### What the task asks
Some lines in the material below hold the word "through". Copy all of them.

++++++

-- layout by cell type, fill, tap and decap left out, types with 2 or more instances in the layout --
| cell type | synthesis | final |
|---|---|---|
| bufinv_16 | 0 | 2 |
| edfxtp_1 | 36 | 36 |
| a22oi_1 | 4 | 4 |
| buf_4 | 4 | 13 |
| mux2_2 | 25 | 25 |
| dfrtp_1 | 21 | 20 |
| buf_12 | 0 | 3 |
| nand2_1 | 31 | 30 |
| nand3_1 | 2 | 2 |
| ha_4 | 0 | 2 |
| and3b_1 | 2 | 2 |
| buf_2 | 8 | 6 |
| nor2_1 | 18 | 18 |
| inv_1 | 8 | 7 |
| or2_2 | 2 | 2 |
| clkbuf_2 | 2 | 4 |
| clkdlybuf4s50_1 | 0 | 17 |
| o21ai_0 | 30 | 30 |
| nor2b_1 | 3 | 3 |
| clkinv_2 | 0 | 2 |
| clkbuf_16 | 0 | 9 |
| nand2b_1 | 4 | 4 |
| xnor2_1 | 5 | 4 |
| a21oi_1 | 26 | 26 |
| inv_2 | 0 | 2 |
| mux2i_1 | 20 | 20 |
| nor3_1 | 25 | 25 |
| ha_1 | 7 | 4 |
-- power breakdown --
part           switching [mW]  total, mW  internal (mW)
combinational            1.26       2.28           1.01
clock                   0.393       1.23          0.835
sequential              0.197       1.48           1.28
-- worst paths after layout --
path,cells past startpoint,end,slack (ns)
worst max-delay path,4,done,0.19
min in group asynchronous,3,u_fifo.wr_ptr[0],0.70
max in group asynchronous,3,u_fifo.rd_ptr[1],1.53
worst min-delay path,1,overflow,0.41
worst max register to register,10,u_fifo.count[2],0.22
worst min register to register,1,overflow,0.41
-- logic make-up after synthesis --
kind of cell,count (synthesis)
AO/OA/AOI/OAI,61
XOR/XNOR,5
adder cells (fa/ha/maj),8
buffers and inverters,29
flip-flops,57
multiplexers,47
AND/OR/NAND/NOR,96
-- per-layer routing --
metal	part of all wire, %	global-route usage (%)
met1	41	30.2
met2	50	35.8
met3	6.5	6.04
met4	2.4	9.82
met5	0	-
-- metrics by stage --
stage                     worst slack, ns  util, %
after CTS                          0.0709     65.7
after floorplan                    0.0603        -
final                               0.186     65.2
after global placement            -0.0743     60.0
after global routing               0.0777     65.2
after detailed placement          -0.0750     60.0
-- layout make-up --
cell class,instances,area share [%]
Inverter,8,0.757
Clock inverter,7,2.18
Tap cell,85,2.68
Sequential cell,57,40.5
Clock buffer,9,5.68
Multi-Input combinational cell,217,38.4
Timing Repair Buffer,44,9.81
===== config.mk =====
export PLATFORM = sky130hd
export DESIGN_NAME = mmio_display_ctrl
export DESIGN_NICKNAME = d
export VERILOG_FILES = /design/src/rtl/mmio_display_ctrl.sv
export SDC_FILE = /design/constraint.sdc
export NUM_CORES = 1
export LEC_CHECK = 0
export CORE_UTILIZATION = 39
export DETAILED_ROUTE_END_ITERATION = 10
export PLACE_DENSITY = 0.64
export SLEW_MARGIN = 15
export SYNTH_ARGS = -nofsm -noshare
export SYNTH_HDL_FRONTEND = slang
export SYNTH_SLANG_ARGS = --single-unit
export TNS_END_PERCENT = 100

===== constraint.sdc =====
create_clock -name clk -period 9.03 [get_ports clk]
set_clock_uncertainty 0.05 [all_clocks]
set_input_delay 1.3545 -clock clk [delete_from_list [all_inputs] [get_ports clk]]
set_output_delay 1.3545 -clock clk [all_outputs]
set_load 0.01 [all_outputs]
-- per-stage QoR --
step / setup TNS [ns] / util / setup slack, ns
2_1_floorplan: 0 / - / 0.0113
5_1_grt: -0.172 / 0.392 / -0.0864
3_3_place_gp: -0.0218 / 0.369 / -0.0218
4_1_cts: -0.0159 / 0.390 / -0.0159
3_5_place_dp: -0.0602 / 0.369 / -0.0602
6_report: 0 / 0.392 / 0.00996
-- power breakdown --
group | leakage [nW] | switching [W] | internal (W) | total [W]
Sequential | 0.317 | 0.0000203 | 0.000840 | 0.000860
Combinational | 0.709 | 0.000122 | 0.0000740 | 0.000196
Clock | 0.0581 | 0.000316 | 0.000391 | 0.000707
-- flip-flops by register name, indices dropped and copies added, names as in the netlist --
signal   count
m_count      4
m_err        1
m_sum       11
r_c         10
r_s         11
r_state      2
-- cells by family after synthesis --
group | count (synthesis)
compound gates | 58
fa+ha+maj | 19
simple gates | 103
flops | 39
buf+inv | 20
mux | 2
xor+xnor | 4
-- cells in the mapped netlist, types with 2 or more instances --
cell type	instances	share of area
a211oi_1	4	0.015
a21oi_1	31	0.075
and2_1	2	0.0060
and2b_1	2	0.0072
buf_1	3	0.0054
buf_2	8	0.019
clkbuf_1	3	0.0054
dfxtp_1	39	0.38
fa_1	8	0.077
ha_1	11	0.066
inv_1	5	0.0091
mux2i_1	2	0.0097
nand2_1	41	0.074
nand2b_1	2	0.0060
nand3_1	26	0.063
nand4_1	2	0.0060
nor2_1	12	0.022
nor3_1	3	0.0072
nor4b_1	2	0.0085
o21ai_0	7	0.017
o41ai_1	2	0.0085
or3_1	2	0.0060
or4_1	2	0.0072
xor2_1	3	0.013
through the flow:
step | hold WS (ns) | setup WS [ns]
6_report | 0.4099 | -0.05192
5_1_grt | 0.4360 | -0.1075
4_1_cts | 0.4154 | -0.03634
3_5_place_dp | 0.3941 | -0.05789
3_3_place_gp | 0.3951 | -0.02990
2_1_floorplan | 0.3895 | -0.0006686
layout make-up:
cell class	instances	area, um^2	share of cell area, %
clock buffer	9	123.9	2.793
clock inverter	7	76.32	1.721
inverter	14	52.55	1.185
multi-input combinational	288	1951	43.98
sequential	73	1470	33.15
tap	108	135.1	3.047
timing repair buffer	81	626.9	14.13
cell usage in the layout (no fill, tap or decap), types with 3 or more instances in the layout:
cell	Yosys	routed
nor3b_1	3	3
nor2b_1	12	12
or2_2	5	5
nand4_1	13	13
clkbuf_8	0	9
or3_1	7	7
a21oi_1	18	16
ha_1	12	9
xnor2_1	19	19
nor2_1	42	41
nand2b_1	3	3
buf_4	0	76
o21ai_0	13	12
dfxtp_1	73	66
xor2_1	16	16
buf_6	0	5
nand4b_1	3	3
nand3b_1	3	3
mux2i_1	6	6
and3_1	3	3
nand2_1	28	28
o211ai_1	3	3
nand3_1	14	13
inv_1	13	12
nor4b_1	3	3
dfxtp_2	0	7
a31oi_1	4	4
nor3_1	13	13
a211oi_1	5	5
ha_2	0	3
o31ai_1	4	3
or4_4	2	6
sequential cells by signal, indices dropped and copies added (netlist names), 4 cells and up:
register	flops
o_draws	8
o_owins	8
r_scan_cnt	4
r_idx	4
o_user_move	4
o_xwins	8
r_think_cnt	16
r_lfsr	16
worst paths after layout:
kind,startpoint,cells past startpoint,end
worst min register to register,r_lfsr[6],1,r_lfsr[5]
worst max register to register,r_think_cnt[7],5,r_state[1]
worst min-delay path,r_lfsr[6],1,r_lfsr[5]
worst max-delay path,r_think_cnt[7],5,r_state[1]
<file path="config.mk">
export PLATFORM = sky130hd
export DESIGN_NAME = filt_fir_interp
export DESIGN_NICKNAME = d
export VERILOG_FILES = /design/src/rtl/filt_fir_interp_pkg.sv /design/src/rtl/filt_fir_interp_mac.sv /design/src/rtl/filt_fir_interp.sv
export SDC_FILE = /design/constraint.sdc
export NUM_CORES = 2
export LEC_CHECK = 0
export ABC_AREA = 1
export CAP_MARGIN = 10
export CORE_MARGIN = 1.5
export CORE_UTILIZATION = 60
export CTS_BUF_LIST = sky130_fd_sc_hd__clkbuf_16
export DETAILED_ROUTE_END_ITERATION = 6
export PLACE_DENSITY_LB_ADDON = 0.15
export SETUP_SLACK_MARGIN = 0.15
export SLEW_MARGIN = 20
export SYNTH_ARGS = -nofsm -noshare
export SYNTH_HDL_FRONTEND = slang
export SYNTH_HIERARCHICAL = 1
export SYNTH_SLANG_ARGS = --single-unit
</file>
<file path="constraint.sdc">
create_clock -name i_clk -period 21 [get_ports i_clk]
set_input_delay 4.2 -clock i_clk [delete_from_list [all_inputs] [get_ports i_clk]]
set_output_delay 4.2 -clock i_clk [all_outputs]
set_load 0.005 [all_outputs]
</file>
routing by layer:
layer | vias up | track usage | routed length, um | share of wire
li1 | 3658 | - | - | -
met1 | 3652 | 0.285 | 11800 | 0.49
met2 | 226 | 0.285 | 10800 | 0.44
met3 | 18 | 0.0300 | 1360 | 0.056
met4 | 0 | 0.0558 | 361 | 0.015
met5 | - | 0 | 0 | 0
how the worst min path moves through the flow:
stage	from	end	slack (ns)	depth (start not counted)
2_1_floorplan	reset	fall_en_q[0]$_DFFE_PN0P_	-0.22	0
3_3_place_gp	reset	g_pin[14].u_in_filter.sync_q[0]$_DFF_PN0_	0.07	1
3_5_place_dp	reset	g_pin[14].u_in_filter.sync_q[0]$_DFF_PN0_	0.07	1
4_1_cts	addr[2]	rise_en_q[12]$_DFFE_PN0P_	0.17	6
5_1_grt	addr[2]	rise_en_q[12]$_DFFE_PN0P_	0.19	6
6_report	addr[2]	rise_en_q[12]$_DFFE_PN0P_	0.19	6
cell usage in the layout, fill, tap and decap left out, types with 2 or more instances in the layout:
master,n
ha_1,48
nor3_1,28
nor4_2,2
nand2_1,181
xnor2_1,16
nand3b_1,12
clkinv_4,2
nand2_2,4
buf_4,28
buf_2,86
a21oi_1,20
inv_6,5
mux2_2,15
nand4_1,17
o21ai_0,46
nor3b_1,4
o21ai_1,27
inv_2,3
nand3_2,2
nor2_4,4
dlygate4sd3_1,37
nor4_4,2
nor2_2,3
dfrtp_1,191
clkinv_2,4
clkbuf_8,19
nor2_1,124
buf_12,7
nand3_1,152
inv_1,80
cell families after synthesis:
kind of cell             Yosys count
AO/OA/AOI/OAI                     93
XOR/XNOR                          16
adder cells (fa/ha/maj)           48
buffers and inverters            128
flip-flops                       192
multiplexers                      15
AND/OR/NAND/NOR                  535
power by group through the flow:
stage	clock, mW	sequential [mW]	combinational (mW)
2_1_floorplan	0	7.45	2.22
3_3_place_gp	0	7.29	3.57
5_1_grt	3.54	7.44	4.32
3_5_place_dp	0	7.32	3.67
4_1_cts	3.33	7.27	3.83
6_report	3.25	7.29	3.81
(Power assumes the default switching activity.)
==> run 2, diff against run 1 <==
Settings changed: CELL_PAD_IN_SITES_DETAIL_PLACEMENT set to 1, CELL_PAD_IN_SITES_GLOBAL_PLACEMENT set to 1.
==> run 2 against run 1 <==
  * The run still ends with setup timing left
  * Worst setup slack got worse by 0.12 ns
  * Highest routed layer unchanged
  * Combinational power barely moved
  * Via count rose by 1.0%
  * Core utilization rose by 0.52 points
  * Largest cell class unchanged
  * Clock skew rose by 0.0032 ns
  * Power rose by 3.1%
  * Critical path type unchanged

++++++

### The answer
through the flow:
how the worst min path moves through the flow:
power by group through the flow:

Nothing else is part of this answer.